GOAL OF THE EXERCISE: Copy each line of the records below, from the first through the one that contains "156 | 0.0722 |", exactly as written.

(RECORD EXTRACTS Opens)

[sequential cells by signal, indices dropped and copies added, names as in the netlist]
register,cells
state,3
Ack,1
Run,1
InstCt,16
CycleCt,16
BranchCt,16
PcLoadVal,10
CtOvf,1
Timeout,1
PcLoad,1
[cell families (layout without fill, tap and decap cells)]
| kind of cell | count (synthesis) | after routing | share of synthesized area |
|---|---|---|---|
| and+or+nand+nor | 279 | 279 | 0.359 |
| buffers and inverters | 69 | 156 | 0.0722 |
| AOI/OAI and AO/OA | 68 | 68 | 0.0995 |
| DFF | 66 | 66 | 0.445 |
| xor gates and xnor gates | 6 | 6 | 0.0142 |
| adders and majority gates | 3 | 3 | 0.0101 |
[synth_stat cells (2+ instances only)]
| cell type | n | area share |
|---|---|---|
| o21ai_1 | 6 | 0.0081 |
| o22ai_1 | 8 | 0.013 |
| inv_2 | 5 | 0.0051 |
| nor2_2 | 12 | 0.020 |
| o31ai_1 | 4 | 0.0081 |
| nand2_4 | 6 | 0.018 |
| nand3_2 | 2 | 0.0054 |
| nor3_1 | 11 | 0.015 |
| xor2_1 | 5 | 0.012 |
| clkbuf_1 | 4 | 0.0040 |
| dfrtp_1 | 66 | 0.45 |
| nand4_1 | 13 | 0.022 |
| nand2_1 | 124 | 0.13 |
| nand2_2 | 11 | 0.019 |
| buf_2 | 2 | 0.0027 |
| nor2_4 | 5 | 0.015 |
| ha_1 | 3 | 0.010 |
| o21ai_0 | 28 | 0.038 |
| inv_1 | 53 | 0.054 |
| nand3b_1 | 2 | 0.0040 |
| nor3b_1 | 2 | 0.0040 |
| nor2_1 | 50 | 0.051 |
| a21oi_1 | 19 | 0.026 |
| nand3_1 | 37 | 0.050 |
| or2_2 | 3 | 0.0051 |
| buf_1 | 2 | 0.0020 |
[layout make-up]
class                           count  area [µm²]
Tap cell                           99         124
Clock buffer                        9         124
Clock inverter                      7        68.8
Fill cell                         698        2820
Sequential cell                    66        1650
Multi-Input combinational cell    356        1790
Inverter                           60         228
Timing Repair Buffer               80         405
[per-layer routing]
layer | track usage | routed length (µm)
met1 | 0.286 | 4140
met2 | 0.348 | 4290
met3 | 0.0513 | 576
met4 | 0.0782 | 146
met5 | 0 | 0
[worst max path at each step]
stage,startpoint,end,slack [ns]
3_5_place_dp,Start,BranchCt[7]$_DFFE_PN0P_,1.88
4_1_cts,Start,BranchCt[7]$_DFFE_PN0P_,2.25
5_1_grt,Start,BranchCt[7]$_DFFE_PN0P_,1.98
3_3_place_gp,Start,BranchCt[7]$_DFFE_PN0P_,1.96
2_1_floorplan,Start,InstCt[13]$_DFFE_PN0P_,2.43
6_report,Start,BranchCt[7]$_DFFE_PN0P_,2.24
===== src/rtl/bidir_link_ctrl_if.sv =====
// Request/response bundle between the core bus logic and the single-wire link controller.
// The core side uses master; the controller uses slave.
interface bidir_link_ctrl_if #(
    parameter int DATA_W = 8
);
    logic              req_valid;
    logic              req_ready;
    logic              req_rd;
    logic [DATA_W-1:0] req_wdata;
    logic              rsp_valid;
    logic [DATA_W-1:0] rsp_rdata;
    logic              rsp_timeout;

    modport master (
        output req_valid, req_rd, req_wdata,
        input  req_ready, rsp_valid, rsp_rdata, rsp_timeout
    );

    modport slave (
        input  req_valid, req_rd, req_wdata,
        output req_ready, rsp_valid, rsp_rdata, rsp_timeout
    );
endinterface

(RECORD EXTRACTS Closes)

EXERCISE RESPONSE:
[sequential cells by signal, indices dropped and copies added, names as in the netlist]
register,cells
state,3
Ack,1
Run,1
InstCt,16
CycleCt,16
BranchCt,16
PcLoadVal,10
CtOvf,1
Timeout,1
PcLoad,1
[cell families (layout without fill, tap and decap cells)]
| kind of cell | count (synthesis) | after routing | share of synthesized area |
|---|---|---|---|
| and+or+nand+nor | 279 | 279 | 0.359 |
| buffers and inverters | 69 | 156 | 0.0722 |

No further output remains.